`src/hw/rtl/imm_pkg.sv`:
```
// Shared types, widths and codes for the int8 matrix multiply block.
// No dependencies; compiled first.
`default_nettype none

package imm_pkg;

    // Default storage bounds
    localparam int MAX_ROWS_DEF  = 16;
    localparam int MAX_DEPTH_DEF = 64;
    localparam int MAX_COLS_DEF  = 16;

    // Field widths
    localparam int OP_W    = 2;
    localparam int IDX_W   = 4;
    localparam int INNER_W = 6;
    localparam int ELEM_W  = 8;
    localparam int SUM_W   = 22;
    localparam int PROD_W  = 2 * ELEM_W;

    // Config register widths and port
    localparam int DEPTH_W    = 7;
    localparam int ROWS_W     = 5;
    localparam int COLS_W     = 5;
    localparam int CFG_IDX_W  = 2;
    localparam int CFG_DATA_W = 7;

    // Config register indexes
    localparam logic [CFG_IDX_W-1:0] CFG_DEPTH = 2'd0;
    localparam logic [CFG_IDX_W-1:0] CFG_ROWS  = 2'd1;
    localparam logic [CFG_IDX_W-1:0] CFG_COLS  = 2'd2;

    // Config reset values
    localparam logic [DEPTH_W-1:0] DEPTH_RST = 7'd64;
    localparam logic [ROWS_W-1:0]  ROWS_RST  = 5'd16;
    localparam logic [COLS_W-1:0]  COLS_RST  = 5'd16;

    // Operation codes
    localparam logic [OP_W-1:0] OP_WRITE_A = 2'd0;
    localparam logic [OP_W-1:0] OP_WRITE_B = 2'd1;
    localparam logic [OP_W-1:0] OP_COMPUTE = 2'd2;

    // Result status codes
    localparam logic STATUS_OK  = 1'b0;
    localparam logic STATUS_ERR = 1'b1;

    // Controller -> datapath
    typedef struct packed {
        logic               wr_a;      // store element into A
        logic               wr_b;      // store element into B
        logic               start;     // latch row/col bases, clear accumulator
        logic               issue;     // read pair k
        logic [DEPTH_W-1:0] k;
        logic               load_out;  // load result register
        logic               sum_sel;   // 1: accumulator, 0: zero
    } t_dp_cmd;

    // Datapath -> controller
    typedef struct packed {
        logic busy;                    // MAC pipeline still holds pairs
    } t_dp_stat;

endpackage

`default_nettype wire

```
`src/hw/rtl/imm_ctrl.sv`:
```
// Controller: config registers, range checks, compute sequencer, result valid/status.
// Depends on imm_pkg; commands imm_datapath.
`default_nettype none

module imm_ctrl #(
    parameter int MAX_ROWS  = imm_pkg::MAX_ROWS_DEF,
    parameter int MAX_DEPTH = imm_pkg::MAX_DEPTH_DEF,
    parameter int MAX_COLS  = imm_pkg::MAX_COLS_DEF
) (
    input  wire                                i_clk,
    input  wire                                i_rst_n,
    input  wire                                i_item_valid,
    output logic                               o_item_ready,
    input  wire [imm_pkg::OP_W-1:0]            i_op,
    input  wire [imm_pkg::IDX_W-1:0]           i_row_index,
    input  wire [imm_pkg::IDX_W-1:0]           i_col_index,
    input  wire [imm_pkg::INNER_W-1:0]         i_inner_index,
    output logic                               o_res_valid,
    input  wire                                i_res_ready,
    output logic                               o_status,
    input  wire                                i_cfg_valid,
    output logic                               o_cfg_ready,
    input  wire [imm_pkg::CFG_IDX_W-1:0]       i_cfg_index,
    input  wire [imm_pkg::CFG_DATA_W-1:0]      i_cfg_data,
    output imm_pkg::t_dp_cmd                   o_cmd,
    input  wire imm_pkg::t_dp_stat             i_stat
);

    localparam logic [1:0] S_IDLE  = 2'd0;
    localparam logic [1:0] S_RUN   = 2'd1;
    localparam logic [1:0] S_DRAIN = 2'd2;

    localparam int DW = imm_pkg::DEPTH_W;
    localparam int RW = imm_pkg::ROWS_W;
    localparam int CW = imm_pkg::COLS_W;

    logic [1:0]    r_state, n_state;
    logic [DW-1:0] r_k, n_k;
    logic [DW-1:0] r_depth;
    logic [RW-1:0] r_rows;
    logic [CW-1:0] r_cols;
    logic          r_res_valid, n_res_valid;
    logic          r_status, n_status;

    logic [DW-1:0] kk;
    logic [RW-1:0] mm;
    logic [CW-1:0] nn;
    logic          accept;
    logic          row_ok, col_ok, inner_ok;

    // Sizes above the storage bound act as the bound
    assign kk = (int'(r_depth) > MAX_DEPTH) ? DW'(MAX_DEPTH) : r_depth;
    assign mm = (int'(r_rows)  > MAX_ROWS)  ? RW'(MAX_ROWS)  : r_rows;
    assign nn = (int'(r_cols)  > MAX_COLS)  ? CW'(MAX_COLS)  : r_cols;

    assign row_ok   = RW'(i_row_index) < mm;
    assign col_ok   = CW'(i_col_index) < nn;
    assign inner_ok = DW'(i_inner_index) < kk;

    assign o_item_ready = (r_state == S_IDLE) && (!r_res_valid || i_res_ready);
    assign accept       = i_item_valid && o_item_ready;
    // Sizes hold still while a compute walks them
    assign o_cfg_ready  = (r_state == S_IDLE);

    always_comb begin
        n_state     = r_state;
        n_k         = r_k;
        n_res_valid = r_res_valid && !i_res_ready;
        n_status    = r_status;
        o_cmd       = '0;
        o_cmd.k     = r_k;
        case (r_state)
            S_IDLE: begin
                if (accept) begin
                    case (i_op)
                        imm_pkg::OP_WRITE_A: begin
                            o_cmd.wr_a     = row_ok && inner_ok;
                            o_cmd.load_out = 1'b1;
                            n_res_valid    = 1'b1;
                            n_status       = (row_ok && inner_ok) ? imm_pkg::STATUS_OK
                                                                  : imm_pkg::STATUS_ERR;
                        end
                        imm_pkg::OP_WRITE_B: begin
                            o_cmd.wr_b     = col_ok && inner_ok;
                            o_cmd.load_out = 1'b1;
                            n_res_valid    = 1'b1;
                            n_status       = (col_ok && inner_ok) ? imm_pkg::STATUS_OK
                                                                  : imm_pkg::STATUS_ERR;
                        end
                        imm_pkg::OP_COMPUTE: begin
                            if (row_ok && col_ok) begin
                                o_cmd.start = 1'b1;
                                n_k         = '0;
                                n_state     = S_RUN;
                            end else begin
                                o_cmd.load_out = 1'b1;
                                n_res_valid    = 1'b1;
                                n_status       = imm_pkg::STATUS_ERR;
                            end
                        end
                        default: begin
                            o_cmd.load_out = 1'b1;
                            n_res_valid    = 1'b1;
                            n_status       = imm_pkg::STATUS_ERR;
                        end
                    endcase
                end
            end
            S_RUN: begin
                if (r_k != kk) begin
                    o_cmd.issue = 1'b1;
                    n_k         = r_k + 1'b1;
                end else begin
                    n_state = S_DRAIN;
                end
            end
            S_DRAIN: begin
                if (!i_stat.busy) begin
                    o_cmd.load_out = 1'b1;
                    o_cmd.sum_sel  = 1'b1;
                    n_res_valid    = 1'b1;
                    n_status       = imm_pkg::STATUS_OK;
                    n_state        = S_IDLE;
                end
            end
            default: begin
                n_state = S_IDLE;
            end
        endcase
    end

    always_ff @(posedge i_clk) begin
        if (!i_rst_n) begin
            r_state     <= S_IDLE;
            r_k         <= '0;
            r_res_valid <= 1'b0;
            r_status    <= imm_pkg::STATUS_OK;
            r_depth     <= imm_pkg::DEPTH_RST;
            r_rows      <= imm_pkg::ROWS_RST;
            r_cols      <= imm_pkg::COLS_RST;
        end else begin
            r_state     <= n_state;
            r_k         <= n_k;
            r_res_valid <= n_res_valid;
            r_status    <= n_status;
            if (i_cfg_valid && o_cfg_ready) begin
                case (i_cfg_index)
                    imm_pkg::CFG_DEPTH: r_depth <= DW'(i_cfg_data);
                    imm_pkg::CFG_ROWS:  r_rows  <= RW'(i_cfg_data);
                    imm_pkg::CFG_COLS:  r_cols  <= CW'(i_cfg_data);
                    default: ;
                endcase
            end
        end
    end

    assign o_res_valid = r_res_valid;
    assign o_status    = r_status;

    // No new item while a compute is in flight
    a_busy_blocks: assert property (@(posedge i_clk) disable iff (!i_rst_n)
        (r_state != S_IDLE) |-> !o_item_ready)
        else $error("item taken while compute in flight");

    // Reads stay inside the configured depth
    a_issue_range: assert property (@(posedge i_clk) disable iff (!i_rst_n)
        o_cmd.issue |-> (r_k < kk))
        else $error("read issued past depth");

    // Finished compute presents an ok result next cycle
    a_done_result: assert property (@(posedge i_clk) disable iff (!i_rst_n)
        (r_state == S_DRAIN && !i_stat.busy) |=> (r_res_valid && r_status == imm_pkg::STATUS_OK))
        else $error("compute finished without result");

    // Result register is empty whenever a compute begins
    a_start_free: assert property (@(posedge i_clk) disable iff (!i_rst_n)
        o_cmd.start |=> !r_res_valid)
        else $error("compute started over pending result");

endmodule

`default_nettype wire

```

++++++

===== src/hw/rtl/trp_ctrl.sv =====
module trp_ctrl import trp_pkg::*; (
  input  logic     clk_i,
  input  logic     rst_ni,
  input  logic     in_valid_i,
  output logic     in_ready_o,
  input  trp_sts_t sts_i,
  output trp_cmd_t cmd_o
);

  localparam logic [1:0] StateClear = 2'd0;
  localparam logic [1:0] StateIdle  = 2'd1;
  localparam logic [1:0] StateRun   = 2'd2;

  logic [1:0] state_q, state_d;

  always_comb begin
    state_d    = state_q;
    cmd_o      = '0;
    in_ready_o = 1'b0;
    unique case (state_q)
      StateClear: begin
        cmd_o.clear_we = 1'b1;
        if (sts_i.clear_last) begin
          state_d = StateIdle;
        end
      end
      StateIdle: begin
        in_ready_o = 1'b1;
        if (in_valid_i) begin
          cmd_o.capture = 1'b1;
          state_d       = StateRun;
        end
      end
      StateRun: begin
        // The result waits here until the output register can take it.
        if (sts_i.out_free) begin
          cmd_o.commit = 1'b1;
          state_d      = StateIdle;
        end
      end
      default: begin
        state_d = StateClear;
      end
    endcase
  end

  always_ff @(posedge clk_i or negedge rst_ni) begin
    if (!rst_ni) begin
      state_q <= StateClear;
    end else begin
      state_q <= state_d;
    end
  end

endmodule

++++++

■ WHAT THIS TASK INVOLVES:
Look through the entries and find each line that has the string "assert". Copy those lines.

■ SOLUTION TO THE PROBLEM:
    a_busy_blocks: assert property (@(posedge i_clk) disable iff (!i_rst_n)
    a_issue_range: assert property (@(posedge i_clk) disable iff (!i_rst_n)
    a_done_result: assert property (@(posedge i_clk) disable iff (!i_rst_n)
    a_start_free: assert property (@(posedge i_clk) disable iff (!i_rst_n)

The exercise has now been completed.